**THE TASK**
Please find every line in the entries below that contains the string "asynchronous", and copy it.

**EXTRACTED ENTRIES**
+ + + + +
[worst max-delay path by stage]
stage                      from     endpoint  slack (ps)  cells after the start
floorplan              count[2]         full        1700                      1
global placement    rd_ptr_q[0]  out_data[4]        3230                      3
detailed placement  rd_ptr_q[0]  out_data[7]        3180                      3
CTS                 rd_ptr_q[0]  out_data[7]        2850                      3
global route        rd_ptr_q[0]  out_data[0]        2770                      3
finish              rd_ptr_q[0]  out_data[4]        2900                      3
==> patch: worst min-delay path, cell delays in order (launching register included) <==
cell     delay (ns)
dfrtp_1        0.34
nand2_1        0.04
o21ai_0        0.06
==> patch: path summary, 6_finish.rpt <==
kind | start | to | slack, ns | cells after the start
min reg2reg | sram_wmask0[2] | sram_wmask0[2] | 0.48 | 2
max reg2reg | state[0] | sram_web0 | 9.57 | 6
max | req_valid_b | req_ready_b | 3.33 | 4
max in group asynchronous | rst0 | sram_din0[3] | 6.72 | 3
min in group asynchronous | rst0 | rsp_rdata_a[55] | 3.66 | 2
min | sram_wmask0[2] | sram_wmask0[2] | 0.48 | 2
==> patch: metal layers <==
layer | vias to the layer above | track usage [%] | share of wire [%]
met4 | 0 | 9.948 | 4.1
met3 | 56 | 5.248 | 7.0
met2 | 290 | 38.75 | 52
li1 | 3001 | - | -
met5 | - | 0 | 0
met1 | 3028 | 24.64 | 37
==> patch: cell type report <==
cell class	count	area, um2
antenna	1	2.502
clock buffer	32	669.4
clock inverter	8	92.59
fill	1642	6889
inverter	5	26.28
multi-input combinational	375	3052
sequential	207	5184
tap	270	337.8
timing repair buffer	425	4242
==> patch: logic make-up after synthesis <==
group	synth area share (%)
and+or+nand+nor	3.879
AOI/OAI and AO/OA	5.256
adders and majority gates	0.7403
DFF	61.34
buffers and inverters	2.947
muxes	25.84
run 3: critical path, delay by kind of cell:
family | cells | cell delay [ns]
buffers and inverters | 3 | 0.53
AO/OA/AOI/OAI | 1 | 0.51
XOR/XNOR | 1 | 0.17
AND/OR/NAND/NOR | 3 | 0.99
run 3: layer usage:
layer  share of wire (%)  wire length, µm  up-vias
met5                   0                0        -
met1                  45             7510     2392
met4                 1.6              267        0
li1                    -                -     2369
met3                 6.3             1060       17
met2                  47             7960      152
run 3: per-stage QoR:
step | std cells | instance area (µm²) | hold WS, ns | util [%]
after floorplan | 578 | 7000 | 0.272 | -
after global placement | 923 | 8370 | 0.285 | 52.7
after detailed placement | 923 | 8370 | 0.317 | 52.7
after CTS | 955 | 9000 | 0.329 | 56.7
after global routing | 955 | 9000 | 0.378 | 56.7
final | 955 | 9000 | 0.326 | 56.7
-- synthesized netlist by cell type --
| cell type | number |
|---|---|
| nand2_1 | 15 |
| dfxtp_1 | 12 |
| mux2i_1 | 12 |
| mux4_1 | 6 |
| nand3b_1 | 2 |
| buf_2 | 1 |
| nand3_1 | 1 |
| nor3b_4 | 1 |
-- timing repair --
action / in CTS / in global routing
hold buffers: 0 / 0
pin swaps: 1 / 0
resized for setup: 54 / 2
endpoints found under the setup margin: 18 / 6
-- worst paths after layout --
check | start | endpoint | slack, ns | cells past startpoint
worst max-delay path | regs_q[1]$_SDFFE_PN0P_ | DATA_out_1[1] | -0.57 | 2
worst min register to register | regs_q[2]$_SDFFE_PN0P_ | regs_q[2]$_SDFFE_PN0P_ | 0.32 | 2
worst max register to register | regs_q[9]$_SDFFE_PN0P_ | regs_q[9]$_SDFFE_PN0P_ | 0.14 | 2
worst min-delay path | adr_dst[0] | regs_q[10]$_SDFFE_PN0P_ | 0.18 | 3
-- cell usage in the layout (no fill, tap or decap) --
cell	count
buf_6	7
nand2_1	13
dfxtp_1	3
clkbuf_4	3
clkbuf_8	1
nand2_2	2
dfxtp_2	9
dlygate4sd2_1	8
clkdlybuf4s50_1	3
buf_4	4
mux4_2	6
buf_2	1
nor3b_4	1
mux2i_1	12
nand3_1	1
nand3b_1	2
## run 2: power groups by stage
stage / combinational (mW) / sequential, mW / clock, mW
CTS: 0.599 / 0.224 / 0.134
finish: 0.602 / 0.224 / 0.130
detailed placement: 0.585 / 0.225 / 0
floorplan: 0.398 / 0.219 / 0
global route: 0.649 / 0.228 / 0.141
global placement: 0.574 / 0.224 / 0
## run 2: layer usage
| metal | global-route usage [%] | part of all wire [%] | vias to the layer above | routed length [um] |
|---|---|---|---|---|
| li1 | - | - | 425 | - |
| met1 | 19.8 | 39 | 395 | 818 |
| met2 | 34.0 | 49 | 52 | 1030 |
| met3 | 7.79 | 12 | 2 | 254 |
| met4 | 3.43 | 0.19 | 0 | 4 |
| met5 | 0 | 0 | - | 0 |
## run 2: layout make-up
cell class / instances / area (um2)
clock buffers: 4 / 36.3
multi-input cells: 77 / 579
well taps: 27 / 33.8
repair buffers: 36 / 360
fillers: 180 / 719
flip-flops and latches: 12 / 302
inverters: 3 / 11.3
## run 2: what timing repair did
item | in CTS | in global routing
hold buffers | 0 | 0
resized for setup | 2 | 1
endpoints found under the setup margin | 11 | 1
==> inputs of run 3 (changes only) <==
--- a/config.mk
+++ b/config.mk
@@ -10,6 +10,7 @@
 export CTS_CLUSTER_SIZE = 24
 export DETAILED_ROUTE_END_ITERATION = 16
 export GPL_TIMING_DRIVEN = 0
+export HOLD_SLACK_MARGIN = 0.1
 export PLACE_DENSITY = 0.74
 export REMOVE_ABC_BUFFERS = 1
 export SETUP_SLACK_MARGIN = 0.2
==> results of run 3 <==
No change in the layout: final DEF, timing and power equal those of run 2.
<file path="config.mk">
export PLATFORM = sky130hd
export DESIGN_NAME = crc32_byte_update
export DESIGN_NICKNAME = d
export VERILOG_FILES = /design/src/rtl/gmii_checker_pkg.sv /design/src/rtl/crc32_byte_update.sv
export SDC_FILE = /design/constraint.sdc
export NUM_CORES = 1
export LEC_CHECK = 0
export CORE_ASPECT_RATIO = 1.4
export CORE_MARGIN = 1.5
export CORE_UTILIZATION = 30
export DETAILED_ROUTE_END_ITERATION = 7
export PLACE_DENSITY = 0.78
export SYNTH_ARGS = -nofsm -noshare
export SYNTH_HDL_FRONTEND = slang
export SYNTH_SLANG_ARGS = --single-unit
</file>
<file path="constraint.sdc">
create_clock -name vclk -period 2.7
set_clock_uncertainty 0.15 [all_clocks]
set_input_delay 0.675 -clock vclk [all_inputs]
set_output_delay 0.675 -clock vclk [all_outputs]
set_load 0.02 [all_outputs]
</file>
<file path="src/rtl/gmii_checker_pkg.sv">
// rtl/gmii_checker_pkg.sv - shared types and constants for the GMII receive frame checker
package gmii_checker_pkg;

  typedef enum logic [2:0] {
    FS_GOOD     = 3'd0,
    FS_BAD_FCS  = 3'd1,
    FS_RUNT     = 3'd2,
    FS_OVERSIZE = 3'd3,
    FS_ERROR    = 3'd4
  } frame_status_e;

  typedef enum logic [1:0] {
    ST_IDLE,
    ST_PREAMBLE,
    ST_DATA,
    ST_DROP
  } state_e;

  localparam int          NUM_CLASSES   = 5;
  localparam logic [31:0] CRC_INIT      = 32'hFFFF_FFFF;
  localparam logic [31:0] CRC_POLY      = 32'hEDB8_8320;
  localparam logic [31:0] CRC_RESIDUE   = 32'hDEBB_20E3;
  localparam logic [7:0]  PREAMBLE_BYTE = 8'h55;
  localparam logic [7:0]  SFD_BYTE      = 8'hD5;

endpackage

</file>
<file path="src/rtl/crc32_byte_update.sv">
// rtl/crc32_byte_update.sv - combinational reflected CRC-32 update by one byte, LSB first
module crc32_byte_update
  import gmii_checker_pkg::*;
(
  input  logic [31:0] crc_in,
  input  logic [7:0]  data_in,
  output logic [31:0] crc_out
);

  logic [31:0] c;

  always_comb begin
    c = crc_in;
    for (int i = 0; i < 8; i++) begin
      c = {1'b0, c[31:1]} ^ (CRC_POLY & {32{c[0] ^ data_in[i]}});
    end
    crc_out = c;
  end

endmodule

</file>
==> results.sh, run 1 <==
export IMPL_status="finished, violations left"
export IMPL_violations="setup timing"
export IMPL_die_h_um=70.3
export IMPL_min_period_ns=2.94
export IMPL_place_congestion=0.742
export IMPL_firstDrtPassIters=4
export IMPL_dp_hpwl_um=2530
export IMPL_tns_ns=-1.43
export IMPL_num_antenna_cells=0
export IMPL_gr_usage_met1_pct=21.0
export IMPL_synth_top_area_share_pct=27.1
export IMPL_pwr_density_cell_mw_per_mm2=657
export IMPL_grt_pass1_vias=1078
export IMPL_fill_cells=181
export IMPL_dieWidth_um=51.1
export IMPL_power_leakage_nw=1.19
export IMPL_arrival_ns=2.11
export IMPL_min_path_type="primary input to primary output"
export IMPL_layout_nets=229
export IMPL_start_util_pct=31.4
export IMPL_placed_area_mm2=0.00199
export IMPL_synthToLayoutAreaGrowth_pct=151
export IMPL_relSlewSlack_pct=80.6
export IMPL_worst_slew_pin_slew_ns=0.289
export IMPL_finish_utilization_pct=78.8
export IMPL_hold_viol=0
export IMPL_criticalPathCategory="primary input to primary output"
export IMPL_antenna_found_initial=0
export IMPL_synth_fp_nets=106
export IMPL_io_pins=72
export IMPL_worst_path_max_fanout=3
export IMPL_core_area_mm2=0.00309
export IMPL_finalPower_mw=1.60
export IMPL_rows=24
export IMPL_ys_seq_area_share_pct=0
export IMPL_portBuffers=72
export IMPL_fin_ws_ns=-0.238
export IMPL_required_ns=1.88
export IMPL_start_kind="primary input"
export IMPL_dieArea_mm2=0.00359
export IMPL_yosysWarnings=0
export IMPL_avgSynthCellArea_um2=14.7
export IMPL_grt_usage_pct=20.2
export IMPL_grt_pass1_wl_um=5390
export IMPL_ir_drop_mv=0.536
export IMPL_clkbuf_count=0
export IMPL_drcViolationCount=0
export IMPL_routed_wl_um=3780
export IMPL_use_met2_pct=43.1
export IMPL_drt_first_iter_violations=10
export IMPL_grt_setup_unrepaired="true"
export IMPL_final_antenna_net_count=0
export IMPL_seq_cell_count=0
export IMPL_yosysTopAreaCell="xnor2_1"
export IMPL_synth_common_cells="30 x xnor2_1, 9 x xor2_1, 8 x xnor3_1"
export IMPL_drv_slew=0
export IMPL_layout_drive_gt1_share_pct=70.6
export IMPL_vias=940
export IMPL_yosysMostFrequentCell="xnor2_1"
export IMPL_synth_cell_types=11
export IMPL_finalCritPeriodShare_pct=109
export IMPL_top_usage_layer="met2"
export IMPL_wl_per_cell_um=16.7
export IMPL_synthTopCellsByArea="xnor2_1 27%, xnor3_1 19%, xnor2_4 17%"
export IMPL_grt_max_degree=6
export IMPL_grt_overflow_total=0
export IMPL_fmax_mhz=340
export IMPL_post_drt_via_cell_ratio=4.16
export IMPL_dp_cells=205
export IMPL_regArea_um2=0
export IMPL_final_instance_count_excl_fill=226
export IMPL_synth_area_um2=970
export IMPL_cp_end_kind="primary output"
export IMPL_grt_util_met3_pct=0.214
export IMPL_setup_violations=16
export IMPL_multi_input_area_mm2=0.00120
export IMPL_stdcell_area_mm2=0.00244
export IMPL_synthCells=66
export IMPL_max_cap_viol_count=0
-- metrics by stage --
step	hold slack (ns)	setup slack, ns
2_1_floorplan	1.33	-0.0266
3_3_place_gp	2.26	-1.04
3_5_place_dp	2.26	-1.11
4_1_cts	1.77	-0.239
5_1_grt	1.90	-0.263
6_report	1.88	-0.238
-- path summary, 6_finish.rpt --
| path | start | endpoint | depth (start not counted) |
|---|---|---|---|
| worst max-delay path | crc_in[7] | crc_out[21] | 7 |
| worst min-delay path | crc_in[15] | crc_out[7] | 3 |
-- power breakdown --
group	switching [mW]	total (mW)	internal (mW)
registers	0	0	0
clock network	0	0	0
logic	0.686	1.60	0.914
-- kinds of logic (layout without fill, tap and decap cells) --
family	count (synthesis)	after routing	synth area share, %
buffers and inverters	1	122	0.387
XOR/XNOR	65	65	99.6
-- final cells by class --
type	instances	share of cell area, %
repair buffers	121	48.6
well taps	39	2.00
multi-input cells	65	49.3
inverters	1	0.154
-- routing by layer --
layer  vias to the layer above  part of all wire (%)  wire [um]
met5                         -                     0          0
met4                         0                  0.77         29
met3                         2                   2.2         83
met2                        29                    65       2460
met1                       455                    32       1200
li1                        454                     -          -
-- cell usage in the layout (no fill, tap or decap), types with 3 or more instances in the layout --
master / count
xor3_2: 3
xnor3_2: 5
buf_2: 9
xor3_4: 4
xnor2_4: 13
dlygate4sd2_1: 5
xnor2_1: 15
xor2_1: 7
buf_8: 8
buf_6: 41
clkdlybuf4s50_1: 22
buf_4: 33
xnor3_1: 5
xnor2_2: 10
-- worst max-delay path, cell delays in order --
cell and delay (ns):
buf_8 0.10, xnor2_4 0.16, xor3_2 0.53, buf_6 0.16
buf_6 0.10, xnor3_2 0.24, buf_6 0.15
-- what timing repair did --
item                                   4_1_cts  5_1_grt
hold buffers                                 0        0
endpoints found under the hold margin        0        0
pin swaps                                   27       27
resized for setup                          271       34
setup endpoints to repair                   32       25
buffers inserted                            18        5
Note: power is estimated with default switching activity, not from simulation.
==> run 2: changes to the inputs <==
Settings changed: RECOVER_POWER set to 25, SLEW_MARGIN set to 10.
==> run 2 against run 1 <==
  * The run still ends with setup timing left
  * Core utilization down 0.12 points
  * Final area decreased by 0.15%
  * Combinational power about the same
  * Final cell count unchanged
  * Highest routed layer unchanged
  * Global-route usage unchanged
  * Clock-buffer cell count unchanged
  * Routed wire length about the same
  * Critical path depth did not move
  * Non-clock buffer count unchanged
  * Power is 0.11% lower
[config.mk]
export PLATFORM = sky130hd
export DESIGN_NAME = fetch_stage
export DESIGN_NICKNAME = d
export VERILOG_FILES = /design/src/rtl/fetch_stage.sv
export SDC_FILE = /design/constraint.sdc
export NUM_CORES = 1
export LEC_CHECK = 0
export BUFFER_PORTS_ARGS = -buffer_cell sky130_fd_sc_hd__buf_4
export CAP_MARGIN = 30
export CELL_PAD_IN_SITES_DETAIL_PLACEMENT = 0
export CELL_PAD_IN_SITES_GLOBAL_PLACEMENT = 1
export CORE_MARGIN = 10
export CORE_UTILIZATION = 32
export CTS_BUF_LIST = sky130_fd_sc_hd__clkbuf_8
export CTS_CLUSTER_DIAMETER = 100
export DETAILED_ROUTE_END_ITERATION = 12
export PLACE_DENSITY_LB_ADDON = 0.3
export SLEW_MARGIN = 15
export SYNTH_ARGS = -nofsm -noshare
export SYNTH_HDL_FRONTEND = slang
export SYNTH_SLANG_ARGS = --single-unit
[constraint.sdc]
create_clock -name i_clk -period 2.18 [get_ports i_clk]
set_clock_uncertainty 0.1 [all_clocks]
set_input_delay 0.218 -clock i_clk [delete_from_list [all_inputs] [get_ports i_clk]]
set_output_delay 0.218 -clock i_clk [all_outputs]
set_load 0.01 [all_outputs]
[src/rtl/fetch_stage.sv]
// fetch_stage: MIPS instruction-fetch stage with PC, IF/ID register, branch redirect, stall and saturating issue count
module fetch_stage #(
    parameter logic [31:0] PC_RESET = 32'h0040_0000,
    parameter logic [31:0] NOP_WORD = 32'h0000_0000
) (
    input  logic        i_clk,
    input  logic        i_reset,
    output logic [31:0] o_imem_addr,
    input  logic [31:0] i_imem_rdata,
    input  logic        i_stall,
    input  logic        i_branch_eq,
    input  logic        i_branch_ne,
    input  logic        i_zero,
    input  logic [31:0] i_branch_target,
    output logic [31:0] o_pc,
    output logic [31:0] o_if_id_instr,
    output logic [31:0] o_if_id_pc4,
    output logic        o_if_id_valid,
    output logic [5:0]  o_op,
    output logic [15:0] o_instr_count
);
    logic [31:0] r_pc;
    logic [31:0] r_instr;
    logic [31:0] r_pc4;
    logic        r_valid;
    logic [15:0] r_count;
    logic        w_redirect;
    logic [31:0] w_pc4;

    // Branch resolution from EX and sequential next PC
    always_comb begin
        w_redirect = (i_branch_eq & i_zero) | (i_branch_ne & ~i_zero);
        w_pc4      = r_pc + 32'd4;
    end

    // PC and IF/ID update: reset > redirect > stall > normal fetch
    always_ff @(posedge i_clk) begin
        if (!i_reset) begin
            r_pc    <= PC_RESET;
            r_instr <= NOP_WORD;
            r_pc4   <= 32'd0;
            r_valid <= 1'b0;
            r_count <= 16'd0;
        end else if (w_redirect) begin
            r_pc    <= {i_branch_target[31:2], 2'b00};
            r_instr <= NOP_WORD;
            r_pc4   <= 32'd0;
            r_valid <= 1'b0;
        end else if (!i_stall) begin
            r_pc    <= w_pc4;
            r_instr <= i_imem_rdata;
            r_pc4   <= w_pc4;
            r_valid <= 1'b1;
            r_count <= (r_count == 16'hFFFF) ? r_count : r_count + 16'd1;
        end
    end

    assign o_imem_addr   = r_pc;
    assign o_pc          = r_pc;
    assign o_if_id_instr = r_instr;
    assign o_if_id_pc4   = r_pc4;
    assign o_if_id_valid = r_valid;
    assign o_op          = r_instr[31:26];
    assign o_instr_count = r_count;
endmodule

==> out/qor.txt <==
Outcome - finished, final reports clean
Core Util, Final - 47.5%
Period utilization - 92.9%
Num rows - 47
CTS buffer count - 9
Post-route cell area - 7860 sq um
Area Overhead vs Synth - 46.0%
Die area - 22,400 sq um
HPWL after DPL - 14,300 um
Die X - 150 um
Die Ht - 150 um
Unrepaired setup endpoints after global routing - false
Unique masters post-synth - 53
Diode count - 0
Worst Hold Launch - i_branch_target[14]
Seq cells post-synth - 109
Yosys Warn Count - 0
Crit path cell chain - nand4_1 -> or4_4 -> or3_1 -> xor2_1 -> a21oi_1
Share of cells above drive strength 1 - 33.8%
Cell taking the most area after synthesis - dfxtp_1
Setup crit end kind - flop
Register clock-pin slew on the reported worst setup and hold paths - 110 ps
Critical-path top delay cell - or4_4
I/O Buffers - 212
Via/cell ratio - 4.89
# nets final - 931
Leak - 3.40 nW
Crit-path max cell delay - 540 ps
Hold/Removal Path Class - in -> reg
Io pins - 221
CTS root buf - clkbuf_8
Initial antenna violation count - 0
WP data arrival - 2210 ps
Largest net degree at the start of global routing - 42
Routability cong. - 0.854
Final min period - 2030 ps
Drt wl/cell - 17.3 um
FMAX - 0.494 GHz
Placement Cell Area - 7140 sq um
Post-synth top area share - 40.6%
Top FF cell, synth - dfxtp_1
# Post-CTS Setup Buffers - 0
Later-pin clock latency in the skew report - 400 ps
DR pass1 iterations - 4
Setup violators final - 0
Congestion Overflow GR - 0
Vias - 5,299
Crit path kind - reg -> reg
Syn Inst Count - 621
Max-slew violations - 0
Most area-consuming cells after synthesis - dfxtp_1 41%, mux2i_1 6.9%, xnor2_1 6.3%
Power Density - 578 nW/um^2
Syn avg cell area - 8.66 sq um
Crit Path Max Fanout - 8
Required @ worst endpoint - 2360 ps
Clk sinks - 109
Core footprint - 16,500 sq um
GRT Util Overall - 16.2%
CTS H-Tree Depth - 3
Worst Hold Depth - 3
Maximum vdd drop - 442 uV
Initial DRC Count - 255
Setup TNS - 0 ps
Final wirelength - 18,700 um
Fin. Hold Viols - 0
CTS max path bufs - 2
Starting density of the core - 32.6%
Register-to-Register Path Depth - 5
Worst setup SP type - flop
First-pass GRT wire length - 29,300 um
Vias in the first global route - 5,465
Ys async rst share - 0%
Max cap viols - 0
Sequential area share after synthesis - 40.6%
Hold slack - 13.5 ps
Synthesized area - 5380 sq um
EDFF count, synth - 0
Routed Antenna Nets - 0
Worst setup margin - 155 ps
Worst flop-to-flop path startpoint - o_imem_addr[16]
Post-Place Setup Slack - 95.9 ps
# DRC - 0
Worst setup path start - o_imem_addr[16]
TritonCTS clock tree - yes
registers in the layout (all words and copies together), names as in the netlist:
name           cells
o_imem_addr       30
o_instr_count     16
o_if_id_valid      1
o_if_id_instr     32
o_if_id_pc4       30
cells in the mapped netlist (all sizes together), types with 8 or more instances:
master / n
nor3: 10
xor2: 18
and3: 8
and2: 15
xnor2: 39
clkbuf: 27
buf: 53
nor4: 13
nand3: 26
nand4: 17
dfxtp: 109
mux2i: 37
nand2: 30
a21oi: 40
o21ai: 50
or3: 9
nor2: 61
routing by layer:
metal / GRT usage, % / wire length (um) / vias up
met5: 0 / 0 / -
met4: 5.34 / 284 / 0
met3: 6.46 / 1930 / 19
met2: 26.6 / 8890 / 195
met1: 18.9 / 7600 / 2479
li1: - / - / 2606
worst paths after layout:
kind	to	slack (ps)
setup / recovery	o_if_id_pc4[21]	150
setup reg to reg	o_if_id_pc4[21]	150
hold reg to reg	o_if_id_valid	350
hold / removal	o_imem_addr[14]	10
+ + + + +
**EXERCISE OUTPUT**
max in group asynchronous | rst0 | sram_din0[3] | 6.72 | 3
min in group asynchronous | rst0 | rsp_rdata_a[55] | 3.66 | 2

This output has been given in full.